West metro area highway project faces setback after plutonium found

FILE – This Aug. 11, 2017, file photo shows a “No Trespassing” sign hanging on a fence surrounding part of the former Rocky Flats nuclear weapons plant near Denver. Rocky Flats was once the site of a plant that made plutonium triggers for nuclear weapons. The U.S. Interior Department says it will go ahead with plans to open a wildlife refuge at the site of the former nuclear weapons plant in Colorado, after briefly putting the opening on hold amid concerns about public safety. Rocky Flats National Wildlife Refuge is scheduled to open Saturday, Sept. 15, 2018. (AP Photo/Dan Elliott, File)

DENVER  |  A planned highway that would complete a belt route around the Denver area has seen a major setback after a city pulled out over elevated plutonium levels found in soil along the route near a former nuclear weapons plant.

The Broomfield City Council voted unanimously Tuesday to withdraw from the $250 million project.

State officials said in August that a soil test found plutonium levels five times higher than the cleanup standard, but a second test found much lower levels.

“After that soil sample, I think it would be irresponsible to move forward with this alignment,” Councilman William Lindstedt said.

Broomfield, Jefferson County and Arvada have been part of the Jefferson Parkway Public Highway Authority since it was formed in 2008. The highway project would run from Arvada and along the eastern border of the Rocky Flats National Wildlife Refuge to Broomfield, where motorists could connect with the existing Northwest Parkway.

The Rocky Flats plant made plutonium triggers for nuclear warheads from 1952 until 1989. Rocky Flats National Wildlife Refuge was created on the former buffer zone around the perimeter of the site.

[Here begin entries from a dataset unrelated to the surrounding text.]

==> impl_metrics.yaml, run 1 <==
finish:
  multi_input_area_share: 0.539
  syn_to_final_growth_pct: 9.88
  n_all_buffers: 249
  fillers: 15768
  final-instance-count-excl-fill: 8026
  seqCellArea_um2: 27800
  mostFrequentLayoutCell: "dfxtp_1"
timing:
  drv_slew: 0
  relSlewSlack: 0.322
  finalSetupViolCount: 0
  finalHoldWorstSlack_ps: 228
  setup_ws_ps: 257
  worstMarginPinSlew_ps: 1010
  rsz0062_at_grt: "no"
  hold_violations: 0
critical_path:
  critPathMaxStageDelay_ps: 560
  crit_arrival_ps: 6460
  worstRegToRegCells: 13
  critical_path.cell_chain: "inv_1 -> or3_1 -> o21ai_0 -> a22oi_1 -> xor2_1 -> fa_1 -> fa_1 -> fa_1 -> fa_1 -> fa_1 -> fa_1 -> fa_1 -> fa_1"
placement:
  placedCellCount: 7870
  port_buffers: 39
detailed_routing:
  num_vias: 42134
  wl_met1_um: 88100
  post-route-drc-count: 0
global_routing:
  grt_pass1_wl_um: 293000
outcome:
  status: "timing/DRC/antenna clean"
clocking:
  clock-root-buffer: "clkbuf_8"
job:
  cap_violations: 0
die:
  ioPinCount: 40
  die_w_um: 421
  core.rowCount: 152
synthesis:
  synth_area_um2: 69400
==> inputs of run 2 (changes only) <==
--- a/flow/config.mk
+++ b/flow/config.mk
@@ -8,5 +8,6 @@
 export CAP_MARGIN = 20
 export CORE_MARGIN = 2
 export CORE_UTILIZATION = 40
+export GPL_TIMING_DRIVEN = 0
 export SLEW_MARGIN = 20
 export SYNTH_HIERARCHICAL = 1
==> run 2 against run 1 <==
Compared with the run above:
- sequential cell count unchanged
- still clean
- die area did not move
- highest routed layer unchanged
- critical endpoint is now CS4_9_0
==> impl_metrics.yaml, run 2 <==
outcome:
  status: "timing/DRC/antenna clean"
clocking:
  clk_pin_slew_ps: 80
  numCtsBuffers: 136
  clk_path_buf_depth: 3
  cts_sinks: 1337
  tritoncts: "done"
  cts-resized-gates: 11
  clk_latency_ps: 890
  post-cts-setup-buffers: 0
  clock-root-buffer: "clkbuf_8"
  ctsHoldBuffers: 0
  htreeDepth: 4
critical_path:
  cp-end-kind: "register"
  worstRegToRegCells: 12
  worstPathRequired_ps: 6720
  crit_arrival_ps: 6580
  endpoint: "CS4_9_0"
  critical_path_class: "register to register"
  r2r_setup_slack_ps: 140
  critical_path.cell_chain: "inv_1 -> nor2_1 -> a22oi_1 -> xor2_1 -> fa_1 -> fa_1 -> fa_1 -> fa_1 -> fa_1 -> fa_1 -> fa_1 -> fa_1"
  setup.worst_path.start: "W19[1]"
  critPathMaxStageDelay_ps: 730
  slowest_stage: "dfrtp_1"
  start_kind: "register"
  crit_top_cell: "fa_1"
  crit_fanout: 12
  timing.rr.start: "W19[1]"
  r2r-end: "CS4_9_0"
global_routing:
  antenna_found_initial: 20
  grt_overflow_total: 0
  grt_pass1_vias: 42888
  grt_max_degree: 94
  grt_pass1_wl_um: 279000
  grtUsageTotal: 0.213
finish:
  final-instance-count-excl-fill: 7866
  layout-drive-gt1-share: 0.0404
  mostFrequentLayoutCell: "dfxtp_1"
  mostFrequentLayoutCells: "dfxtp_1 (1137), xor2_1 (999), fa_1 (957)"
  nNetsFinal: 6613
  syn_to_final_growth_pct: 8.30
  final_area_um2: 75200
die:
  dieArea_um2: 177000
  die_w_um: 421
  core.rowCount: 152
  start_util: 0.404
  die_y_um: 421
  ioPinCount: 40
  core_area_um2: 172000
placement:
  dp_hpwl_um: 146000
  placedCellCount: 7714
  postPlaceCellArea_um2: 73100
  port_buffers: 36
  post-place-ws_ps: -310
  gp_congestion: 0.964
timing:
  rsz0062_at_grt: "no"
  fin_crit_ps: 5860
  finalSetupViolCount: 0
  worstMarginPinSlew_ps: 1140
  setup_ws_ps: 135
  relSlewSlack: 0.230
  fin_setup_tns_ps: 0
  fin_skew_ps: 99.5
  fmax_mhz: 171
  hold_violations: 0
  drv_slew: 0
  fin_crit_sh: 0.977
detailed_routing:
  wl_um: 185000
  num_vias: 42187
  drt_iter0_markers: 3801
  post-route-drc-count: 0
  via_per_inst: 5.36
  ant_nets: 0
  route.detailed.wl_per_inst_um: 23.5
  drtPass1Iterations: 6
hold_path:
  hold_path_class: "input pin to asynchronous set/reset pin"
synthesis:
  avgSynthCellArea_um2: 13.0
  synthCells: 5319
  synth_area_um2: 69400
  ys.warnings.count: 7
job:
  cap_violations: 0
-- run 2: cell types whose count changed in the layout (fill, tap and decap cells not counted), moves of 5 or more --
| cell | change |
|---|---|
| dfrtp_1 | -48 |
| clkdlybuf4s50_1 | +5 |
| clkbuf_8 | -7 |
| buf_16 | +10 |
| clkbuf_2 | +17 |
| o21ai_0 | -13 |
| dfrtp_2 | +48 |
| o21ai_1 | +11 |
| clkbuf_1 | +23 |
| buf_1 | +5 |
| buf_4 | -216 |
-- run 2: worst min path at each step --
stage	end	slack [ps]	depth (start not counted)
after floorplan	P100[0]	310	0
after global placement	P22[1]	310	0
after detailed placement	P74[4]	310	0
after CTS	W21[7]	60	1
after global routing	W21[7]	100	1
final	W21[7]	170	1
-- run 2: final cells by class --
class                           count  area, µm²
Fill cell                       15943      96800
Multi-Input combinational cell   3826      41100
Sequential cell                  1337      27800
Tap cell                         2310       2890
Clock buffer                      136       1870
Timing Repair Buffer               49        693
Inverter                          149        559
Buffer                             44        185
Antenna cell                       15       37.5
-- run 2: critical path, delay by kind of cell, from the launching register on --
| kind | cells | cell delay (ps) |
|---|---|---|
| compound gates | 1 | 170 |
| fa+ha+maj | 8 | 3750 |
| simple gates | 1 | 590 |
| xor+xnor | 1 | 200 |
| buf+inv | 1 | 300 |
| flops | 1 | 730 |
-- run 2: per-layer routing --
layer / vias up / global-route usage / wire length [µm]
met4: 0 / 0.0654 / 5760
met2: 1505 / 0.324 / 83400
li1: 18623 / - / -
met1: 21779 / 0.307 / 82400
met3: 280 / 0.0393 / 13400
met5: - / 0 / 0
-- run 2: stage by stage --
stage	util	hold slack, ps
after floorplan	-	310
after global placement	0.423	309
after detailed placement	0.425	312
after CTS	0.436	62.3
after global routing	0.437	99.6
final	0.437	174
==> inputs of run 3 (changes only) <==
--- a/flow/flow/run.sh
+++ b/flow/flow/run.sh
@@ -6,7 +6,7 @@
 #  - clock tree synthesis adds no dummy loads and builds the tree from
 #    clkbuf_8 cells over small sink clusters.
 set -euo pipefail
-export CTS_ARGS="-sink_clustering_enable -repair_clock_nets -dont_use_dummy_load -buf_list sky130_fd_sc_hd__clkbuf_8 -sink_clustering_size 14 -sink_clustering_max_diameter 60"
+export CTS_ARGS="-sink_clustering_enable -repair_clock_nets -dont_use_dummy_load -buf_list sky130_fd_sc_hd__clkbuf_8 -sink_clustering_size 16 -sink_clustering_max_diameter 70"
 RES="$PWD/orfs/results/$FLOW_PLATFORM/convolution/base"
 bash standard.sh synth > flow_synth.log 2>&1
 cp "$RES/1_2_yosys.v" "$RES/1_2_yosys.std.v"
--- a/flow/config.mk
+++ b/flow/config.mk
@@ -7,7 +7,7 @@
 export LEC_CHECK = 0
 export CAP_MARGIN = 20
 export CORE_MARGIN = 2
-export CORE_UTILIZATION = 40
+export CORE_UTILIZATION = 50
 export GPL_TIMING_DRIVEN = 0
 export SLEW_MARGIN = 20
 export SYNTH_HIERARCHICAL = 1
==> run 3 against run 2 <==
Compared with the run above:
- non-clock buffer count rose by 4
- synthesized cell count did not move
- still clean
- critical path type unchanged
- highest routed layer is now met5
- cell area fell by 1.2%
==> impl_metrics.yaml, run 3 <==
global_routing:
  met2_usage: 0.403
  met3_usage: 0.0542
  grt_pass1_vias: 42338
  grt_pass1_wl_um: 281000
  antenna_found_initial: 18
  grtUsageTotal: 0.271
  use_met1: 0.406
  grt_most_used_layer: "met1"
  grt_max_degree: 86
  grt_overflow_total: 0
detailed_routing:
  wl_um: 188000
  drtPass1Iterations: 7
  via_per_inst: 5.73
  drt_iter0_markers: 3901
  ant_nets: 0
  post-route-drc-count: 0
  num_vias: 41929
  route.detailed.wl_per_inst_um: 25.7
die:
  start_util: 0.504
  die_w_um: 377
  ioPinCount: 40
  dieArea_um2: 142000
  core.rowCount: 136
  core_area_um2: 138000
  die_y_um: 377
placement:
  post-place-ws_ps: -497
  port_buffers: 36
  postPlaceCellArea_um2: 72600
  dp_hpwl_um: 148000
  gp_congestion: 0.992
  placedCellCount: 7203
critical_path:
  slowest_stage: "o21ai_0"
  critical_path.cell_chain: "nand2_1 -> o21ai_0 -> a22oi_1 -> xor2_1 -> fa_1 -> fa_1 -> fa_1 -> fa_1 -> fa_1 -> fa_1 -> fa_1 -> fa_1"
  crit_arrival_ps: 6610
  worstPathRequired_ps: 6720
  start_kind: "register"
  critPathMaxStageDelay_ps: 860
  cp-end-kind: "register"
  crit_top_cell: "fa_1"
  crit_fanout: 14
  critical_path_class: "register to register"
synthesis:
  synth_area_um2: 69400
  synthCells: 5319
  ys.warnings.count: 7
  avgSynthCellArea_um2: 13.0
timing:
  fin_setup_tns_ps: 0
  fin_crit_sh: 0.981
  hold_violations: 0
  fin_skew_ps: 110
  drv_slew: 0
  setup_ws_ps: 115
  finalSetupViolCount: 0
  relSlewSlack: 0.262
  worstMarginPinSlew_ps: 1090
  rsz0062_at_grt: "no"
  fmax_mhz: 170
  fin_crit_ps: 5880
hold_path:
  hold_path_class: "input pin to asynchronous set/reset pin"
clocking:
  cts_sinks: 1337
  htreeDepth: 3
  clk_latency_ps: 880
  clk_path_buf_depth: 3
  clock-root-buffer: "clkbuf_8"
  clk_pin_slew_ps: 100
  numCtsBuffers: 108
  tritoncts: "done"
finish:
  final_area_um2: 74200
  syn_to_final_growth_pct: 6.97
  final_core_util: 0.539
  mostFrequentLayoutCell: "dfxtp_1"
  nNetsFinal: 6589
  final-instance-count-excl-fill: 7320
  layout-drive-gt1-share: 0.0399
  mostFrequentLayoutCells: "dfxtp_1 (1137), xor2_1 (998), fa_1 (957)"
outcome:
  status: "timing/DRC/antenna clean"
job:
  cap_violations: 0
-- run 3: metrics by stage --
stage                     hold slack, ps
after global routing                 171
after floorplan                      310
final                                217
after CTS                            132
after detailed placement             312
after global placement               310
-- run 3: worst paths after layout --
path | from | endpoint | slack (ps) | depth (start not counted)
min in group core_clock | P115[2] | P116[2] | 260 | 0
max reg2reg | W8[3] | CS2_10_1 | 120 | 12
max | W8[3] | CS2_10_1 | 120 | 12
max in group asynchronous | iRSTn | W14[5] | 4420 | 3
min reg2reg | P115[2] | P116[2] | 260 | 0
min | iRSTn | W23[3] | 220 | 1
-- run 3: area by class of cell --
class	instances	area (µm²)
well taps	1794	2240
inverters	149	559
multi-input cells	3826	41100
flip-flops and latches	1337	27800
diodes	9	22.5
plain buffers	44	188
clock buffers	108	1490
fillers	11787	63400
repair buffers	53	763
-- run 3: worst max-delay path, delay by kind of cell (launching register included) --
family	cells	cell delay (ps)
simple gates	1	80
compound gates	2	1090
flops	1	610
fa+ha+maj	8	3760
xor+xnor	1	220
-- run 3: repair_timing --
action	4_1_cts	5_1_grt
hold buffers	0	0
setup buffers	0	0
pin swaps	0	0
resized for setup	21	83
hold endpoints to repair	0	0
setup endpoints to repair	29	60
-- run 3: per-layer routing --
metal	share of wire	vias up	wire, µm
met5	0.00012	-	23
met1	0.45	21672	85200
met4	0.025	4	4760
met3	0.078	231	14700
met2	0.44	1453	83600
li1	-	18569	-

The center of the site, where the plutonium is handled, is closed to the public.

The date of Broomfield’s exit from the project is unclear because the council must notify the board of the highway authority of its decision.

“If approved by the Broomfield council, the request will be considered by the authority members pursuant to negotiation under the terms of the authority’s establishing contract,” authority Executive Director Bill Ray told The Denver Post.

He didn’t say how the project will go forward without Broomfield’s participation.